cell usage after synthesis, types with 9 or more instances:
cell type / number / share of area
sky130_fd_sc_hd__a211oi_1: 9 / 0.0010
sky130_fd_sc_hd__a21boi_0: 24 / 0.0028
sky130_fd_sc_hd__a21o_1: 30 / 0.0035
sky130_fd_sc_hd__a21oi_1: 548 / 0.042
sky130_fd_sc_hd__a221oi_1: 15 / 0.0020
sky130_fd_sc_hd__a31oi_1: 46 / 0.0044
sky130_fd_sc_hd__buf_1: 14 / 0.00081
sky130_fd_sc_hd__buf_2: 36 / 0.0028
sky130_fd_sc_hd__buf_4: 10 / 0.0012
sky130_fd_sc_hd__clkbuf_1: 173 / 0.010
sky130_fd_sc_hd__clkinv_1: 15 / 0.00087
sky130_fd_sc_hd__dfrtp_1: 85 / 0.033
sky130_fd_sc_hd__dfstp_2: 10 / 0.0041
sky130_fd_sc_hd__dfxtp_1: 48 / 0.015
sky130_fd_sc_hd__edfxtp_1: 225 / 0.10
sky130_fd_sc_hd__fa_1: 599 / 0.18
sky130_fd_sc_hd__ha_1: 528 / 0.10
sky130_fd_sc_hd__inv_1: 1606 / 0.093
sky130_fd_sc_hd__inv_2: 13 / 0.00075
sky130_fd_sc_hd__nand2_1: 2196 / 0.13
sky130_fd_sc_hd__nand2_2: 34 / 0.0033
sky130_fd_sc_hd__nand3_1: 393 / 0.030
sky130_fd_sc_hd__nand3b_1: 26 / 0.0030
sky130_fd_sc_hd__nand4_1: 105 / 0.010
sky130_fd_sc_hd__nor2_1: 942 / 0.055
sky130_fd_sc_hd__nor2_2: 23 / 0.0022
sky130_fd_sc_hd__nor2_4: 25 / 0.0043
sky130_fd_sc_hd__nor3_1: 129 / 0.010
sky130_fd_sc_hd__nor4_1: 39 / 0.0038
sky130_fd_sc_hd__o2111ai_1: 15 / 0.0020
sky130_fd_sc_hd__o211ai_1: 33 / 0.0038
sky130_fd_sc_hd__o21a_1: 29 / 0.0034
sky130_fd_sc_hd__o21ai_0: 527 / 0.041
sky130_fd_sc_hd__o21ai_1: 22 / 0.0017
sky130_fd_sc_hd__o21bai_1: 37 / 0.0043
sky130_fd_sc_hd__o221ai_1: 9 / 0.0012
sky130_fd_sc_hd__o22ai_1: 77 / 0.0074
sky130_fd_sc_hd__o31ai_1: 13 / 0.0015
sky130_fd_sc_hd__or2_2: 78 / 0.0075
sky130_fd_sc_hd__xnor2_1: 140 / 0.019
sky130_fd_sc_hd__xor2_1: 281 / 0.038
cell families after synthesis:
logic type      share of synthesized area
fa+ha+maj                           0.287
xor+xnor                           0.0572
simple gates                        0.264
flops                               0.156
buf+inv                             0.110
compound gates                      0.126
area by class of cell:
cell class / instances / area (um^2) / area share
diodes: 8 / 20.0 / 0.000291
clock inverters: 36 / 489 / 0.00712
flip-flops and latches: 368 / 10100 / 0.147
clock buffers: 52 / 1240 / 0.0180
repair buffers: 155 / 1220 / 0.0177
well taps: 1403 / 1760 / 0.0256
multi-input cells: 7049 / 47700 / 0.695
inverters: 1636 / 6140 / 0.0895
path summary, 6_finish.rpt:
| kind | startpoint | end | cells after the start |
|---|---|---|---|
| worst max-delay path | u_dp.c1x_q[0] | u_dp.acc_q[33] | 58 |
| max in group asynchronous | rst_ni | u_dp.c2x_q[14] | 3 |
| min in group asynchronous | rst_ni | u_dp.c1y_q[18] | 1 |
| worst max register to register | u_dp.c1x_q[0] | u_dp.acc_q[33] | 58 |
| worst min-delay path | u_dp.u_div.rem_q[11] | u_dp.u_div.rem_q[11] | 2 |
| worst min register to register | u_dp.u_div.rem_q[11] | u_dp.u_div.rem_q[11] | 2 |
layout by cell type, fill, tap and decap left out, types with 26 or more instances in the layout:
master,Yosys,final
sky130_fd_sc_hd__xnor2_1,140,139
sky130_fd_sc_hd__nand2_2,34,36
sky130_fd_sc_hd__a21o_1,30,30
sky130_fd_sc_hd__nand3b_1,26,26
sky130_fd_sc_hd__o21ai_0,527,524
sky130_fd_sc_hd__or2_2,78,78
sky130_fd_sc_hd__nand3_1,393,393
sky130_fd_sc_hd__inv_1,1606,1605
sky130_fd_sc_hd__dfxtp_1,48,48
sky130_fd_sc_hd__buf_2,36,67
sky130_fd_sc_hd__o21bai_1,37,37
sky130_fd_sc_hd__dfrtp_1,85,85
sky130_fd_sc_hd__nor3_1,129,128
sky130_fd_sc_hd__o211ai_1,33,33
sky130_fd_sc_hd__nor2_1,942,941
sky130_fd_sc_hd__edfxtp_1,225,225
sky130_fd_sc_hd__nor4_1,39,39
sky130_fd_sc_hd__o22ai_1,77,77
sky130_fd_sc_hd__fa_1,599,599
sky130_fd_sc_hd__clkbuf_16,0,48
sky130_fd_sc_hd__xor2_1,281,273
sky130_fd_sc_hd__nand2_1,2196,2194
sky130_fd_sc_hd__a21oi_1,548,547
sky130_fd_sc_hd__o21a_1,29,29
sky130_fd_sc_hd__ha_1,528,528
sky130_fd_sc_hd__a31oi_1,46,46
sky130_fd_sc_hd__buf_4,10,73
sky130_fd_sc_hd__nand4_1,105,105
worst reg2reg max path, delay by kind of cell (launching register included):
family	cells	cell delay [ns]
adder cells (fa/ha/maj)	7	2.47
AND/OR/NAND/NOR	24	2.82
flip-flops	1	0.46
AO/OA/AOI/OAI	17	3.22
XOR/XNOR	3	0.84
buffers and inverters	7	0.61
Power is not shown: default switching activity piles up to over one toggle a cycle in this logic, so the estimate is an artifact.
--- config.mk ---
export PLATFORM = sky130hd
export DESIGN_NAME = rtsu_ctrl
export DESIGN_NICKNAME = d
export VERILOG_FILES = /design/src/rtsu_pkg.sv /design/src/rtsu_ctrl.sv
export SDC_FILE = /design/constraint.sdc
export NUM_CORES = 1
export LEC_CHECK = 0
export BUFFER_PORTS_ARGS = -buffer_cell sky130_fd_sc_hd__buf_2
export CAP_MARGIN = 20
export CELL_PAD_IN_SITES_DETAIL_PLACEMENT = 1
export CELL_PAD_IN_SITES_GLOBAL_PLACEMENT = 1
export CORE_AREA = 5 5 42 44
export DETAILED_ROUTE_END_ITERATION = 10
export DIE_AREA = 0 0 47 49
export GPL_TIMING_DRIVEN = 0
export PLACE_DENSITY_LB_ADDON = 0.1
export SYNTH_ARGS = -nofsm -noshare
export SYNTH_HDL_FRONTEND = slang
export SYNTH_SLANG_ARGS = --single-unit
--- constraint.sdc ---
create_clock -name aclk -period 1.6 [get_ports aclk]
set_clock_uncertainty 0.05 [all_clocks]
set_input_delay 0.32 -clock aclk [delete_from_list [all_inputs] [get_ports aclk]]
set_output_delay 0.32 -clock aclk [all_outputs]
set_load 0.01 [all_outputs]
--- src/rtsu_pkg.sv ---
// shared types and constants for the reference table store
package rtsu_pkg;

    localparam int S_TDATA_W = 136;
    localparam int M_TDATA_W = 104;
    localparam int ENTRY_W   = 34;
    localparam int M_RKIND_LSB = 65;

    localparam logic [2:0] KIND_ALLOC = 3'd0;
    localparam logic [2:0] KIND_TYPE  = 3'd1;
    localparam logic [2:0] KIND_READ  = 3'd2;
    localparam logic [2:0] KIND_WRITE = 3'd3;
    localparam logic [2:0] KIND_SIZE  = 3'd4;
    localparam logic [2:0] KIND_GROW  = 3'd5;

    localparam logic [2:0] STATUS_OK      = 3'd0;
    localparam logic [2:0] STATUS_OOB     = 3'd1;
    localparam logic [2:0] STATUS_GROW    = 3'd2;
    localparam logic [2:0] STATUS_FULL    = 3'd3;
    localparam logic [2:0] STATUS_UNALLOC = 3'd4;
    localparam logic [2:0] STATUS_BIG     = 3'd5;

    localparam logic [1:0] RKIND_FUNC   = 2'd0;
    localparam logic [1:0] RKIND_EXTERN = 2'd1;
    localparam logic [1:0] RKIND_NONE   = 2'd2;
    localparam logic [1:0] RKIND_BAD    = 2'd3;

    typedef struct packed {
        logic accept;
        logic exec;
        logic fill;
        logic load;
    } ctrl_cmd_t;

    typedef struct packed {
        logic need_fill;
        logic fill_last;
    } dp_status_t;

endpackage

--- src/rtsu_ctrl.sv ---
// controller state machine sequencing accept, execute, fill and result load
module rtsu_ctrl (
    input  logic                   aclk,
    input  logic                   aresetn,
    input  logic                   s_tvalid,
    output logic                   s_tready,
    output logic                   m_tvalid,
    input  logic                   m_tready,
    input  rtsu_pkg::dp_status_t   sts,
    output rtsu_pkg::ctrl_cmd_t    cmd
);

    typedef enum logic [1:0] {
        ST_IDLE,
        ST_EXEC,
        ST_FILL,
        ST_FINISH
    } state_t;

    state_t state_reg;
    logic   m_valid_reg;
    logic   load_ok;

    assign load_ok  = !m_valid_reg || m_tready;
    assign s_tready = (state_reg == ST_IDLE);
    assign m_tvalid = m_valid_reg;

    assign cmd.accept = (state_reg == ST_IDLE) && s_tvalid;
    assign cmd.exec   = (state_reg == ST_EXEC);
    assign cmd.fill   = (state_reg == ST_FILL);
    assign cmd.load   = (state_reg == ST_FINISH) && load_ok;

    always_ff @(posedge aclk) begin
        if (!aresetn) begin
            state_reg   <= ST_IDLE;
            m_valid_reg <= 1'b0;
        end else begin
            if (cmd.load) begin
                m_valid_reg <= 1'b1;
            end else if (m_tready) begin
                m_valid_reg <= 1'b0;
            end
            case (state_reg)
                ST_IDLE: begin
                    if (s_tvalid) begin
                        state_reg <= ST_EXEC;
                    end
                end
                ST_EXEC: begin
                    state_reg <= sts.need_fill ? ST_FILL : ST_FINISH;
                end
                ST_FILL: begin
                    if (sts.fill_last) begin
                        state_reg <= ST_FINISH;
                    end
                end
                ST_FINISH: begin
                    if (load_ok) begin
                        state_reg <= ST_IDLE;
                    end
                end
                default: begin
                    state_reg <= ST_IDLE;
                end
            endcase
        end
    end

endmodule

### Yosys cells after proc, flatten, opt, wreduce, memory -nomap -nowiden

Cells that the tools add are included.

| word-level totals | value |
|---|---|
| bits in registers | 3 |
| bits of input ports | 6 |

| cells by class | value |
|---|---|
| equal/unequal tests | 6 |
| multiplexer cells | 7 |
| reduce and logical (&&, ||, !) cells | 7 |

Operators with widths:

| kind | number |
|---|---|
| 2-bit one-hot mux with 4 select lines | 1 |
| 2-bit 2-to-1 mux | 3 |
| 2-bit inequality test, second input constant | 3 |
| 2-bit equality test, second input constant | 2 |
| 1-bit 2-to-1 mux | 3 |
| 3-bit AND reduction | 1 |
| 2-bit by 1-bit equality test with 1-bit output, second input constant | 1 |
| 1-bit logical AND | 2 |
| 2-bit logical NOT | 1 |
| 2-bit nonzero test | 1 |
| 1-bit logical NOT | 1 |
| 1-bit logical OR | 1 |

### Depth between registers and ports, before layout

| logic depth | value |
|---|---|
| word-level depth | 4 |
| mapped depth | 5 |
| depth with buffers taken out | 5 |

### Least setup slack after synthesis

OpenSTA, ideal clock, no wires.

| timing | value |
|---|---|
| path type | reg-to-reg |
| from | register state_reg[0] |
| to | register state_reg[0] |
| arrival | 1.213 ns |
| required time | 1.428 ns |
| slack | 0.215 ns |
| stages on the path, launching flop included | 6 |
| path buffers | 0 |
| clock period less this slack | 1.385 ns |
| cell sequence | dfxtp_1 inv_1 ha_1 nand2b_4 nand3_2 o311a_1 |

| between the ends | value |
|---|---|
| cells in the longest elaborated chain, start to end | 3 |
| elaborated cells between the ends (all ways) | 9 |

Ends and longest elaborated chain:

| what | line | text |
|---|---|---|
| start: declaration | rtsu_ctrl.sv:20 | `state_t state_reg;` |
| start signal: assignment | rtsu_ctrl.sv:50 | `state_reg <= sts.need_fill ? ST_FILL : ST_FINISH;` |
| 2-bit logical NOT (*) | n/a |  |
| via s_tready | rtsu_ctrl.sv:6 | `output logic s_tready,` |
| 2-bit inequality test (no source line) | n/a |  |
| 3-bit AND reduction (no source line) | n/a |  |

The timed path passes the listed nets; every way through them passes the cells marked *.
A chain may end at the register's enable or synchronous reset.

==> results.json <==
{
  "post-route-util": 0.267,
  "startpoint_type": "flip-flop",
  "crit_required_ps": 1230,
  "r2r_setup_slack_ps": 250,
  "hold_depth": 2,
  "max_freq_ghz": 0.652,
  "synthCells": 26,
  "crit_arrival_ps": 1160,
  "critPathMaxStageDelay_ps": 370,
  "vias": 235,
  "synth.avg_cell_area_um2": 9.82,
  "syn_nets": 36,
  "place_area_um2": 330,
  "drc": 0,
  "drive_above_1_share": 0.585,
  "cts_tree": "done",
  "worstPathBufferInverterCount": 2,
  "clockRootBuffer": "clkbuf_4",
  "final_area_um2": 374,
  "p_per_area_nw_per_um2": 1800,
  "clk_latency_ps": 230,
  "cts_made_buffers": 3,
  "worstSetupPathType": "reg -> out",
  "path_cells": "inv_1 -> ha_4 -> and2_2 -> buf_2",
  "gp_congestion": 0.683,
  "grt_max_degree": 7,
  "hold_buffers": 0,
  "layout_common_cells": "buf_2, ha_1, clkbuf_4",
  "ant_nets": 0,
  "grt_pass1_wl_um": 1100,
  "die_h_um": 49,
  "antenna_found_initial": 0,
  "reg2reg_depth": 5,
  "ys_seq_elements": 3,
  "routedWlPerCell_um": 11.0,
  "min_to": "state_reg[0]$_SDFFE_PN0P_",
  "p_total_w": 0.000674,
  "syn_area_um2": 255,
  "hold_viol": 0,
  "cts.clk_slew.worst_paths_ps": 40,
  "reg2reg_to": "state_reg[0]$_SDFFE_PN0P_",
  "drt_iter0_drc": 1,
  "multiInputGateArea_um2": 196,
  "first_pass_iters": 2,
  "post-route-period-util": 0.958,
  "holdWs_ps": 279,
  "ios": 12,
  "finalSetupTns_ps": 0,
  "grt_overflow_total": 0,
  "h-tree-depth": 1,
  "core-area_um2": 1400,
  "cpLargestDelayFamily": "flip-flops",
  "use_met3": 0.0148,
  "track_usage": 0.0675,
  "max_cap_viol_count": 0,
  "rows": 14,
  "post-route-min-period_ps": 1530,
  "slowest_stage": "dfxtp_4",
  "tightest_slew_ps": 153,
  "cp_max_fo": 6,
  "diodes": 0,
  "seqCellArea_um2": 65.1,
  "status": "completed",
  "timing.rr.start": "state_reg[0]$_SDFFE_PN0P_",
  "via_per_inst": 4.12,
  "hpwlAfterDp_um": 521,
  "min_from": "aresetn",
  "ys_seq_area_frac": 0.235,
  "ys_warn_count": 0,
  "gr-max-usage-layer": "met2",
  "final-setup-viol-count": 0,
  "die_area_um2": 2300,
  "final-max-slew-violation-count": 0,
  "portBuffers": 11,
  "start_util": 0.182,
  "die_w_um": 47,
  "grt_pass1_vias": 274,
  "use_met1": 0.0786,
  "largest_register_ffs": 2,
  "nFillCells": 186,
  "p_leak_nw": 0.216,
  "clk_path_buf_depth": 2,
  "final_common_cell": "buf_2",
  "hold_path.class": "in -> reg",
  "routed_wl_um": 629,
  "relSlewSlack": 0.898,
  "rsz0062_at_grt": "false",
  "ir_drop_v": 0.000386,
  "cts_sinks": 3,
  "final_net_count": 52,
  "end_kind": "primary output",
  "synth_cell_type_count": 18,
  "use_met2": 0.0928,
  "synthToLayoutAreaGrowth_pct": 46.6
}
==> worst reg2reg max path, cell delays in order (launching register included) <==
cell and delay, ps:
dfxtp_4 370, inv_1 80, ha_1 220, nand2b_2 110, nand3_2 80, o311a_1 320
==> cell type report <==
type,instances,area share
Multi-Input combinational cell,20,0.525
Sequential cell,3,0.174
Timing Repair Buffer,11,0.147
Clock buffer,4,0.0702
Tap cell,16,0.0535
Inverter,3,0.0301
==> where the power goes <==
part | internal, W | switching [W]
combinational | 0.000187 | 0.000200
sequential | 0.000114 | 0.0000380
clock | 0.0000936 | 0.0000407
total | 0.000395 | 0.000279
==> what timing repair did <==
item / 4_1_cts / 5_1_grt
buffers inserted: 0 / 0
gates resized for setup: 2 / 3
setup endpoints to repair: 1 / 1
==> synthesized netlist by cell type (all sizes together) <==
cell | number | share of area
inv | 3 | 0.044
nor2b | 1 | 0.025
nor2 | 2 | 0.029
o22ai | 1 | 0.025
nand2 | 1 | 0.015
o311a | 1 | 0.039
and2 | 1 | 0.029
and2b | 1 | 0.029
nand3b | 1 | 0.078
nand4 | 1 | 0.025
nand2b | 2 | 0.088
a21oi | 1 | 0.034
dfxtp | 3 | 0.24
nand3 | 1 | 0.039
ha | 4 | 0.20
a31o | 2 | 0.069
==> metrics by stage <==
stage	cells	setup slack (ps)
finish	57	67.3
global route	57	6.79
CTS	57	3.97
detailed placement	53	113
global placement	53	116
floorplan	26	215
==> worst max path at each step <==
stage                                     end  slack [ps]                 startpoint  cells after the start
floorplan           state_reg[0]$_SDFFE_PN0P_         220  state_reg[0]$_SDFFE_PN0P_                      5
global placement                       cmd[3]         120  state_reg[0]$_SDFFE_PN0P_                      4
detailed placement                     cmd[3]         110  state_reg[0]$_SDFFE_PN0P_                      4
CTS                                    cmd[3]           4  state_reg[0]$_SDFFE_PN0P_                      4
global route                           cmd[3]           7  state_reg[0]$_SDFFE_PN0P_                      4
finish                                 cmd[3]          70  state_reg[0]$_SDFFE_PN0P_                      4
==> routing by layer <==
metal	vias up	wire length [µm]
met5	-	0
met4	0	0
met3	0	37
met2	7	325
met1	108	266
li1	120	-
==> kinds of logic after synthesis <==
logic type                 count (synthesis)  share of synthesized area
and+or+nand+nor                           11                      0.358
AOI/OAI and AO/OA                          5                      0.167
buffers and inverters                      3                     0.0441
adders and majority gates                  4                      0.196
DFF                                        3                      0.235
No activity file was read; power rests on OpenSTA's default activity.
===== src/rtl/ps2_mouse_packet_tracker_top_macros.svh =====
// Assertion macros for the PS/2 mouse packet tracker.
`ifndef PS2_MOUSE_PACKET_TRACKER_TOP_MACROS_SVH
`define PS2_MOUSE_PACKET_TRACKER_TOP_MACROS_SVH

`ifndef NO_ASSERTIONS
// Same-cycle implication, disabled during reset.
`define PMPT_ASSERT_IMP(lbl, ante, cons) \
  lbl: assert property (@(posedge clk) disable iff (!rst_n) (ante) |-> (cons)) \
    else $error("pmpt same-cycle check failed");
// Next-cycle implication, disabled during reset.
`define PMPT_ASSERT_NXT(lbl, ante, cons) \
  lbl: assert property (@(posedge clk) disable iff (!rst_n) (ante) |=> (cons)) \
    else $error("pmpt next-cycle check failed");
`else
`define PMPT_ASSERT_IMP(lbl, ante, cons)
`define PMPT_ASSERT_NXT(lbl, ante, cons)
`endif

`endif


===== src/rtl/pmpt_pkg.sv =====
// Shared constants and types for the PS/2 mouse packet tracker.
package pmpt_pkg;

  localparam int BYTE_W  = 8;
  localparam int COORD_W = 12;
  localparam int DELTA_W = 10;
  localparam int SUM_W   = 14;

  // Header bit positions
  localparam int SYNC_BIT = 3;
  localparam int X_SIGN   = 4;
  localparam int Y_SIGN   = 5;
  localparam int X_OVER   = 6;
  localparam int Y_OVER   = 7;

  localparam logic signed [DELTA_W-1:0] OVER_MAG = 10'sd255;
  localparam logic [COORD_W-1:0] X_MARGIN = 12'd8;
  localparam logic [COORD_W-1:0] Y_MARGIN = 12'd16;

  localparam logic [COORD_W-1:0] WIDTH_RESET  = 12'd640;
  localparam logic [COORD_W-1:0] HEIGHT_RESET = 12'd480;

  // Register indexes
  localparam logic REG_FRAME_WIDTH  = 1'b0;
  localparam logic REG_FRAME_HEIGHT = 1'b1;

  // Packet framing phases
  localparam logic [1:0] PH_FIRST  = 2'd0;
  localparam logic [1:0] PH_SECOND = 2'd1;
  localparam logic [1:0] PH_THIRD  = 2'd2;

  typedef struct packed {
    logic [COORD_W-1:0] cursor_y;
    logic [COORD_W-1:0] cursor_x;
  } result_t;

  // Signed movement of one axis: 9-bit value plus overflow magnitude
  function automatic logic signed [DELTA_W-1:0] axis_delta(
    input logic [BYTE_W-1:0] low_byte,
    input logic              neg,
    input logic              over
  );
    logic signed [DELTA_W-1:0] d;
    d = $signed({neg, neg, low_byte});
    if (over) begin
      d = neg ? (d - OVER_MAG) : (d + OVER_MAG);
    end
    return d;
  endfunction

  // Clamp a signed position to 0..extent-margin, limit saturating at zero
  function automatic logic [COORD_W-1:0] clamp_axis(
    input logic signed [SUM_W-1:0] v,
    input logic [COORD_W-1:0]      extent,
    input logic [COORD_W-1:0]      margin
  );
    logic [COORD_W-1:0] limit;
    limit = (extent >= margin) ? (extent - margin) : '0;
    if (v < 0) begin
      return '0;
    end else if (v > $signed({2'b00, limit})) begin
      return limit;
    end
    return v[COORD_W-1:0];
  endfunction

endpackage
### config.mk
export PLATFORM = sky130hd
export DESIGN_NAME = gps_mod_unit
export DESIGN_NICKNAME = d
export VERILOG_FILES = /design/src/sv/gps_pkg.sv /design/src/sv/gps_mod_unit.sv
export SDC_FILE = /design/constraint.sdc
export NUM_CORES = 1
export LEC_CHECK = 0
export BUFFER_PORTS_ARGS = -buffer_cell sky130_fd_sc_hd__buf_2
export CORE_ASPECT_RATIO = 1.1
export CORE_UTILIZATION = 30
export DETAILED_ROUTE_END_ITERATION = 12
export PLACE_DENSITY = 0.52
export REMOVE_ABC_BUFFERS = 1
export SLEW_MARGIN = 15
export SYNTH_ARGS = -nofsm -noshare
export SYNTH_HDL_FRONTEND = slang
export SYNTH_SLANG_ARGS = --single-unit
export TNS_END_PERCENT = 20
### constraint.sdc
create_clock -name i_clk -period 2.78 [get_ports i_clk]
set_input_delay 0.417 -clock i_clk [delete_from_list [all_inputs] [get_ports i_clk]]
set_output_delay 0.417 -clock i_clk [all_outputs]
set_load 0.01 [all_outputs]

▶ **Instructions for the task**: Select and copy every line of the listing with the word "group".

▶ **Result below**:
| max in group asynchronous | rst_ni | u_dp.c2x_q[14] | 3 |
| min in group asynchronous | rst_ni | u_dp.c1y_q[18] | 1 |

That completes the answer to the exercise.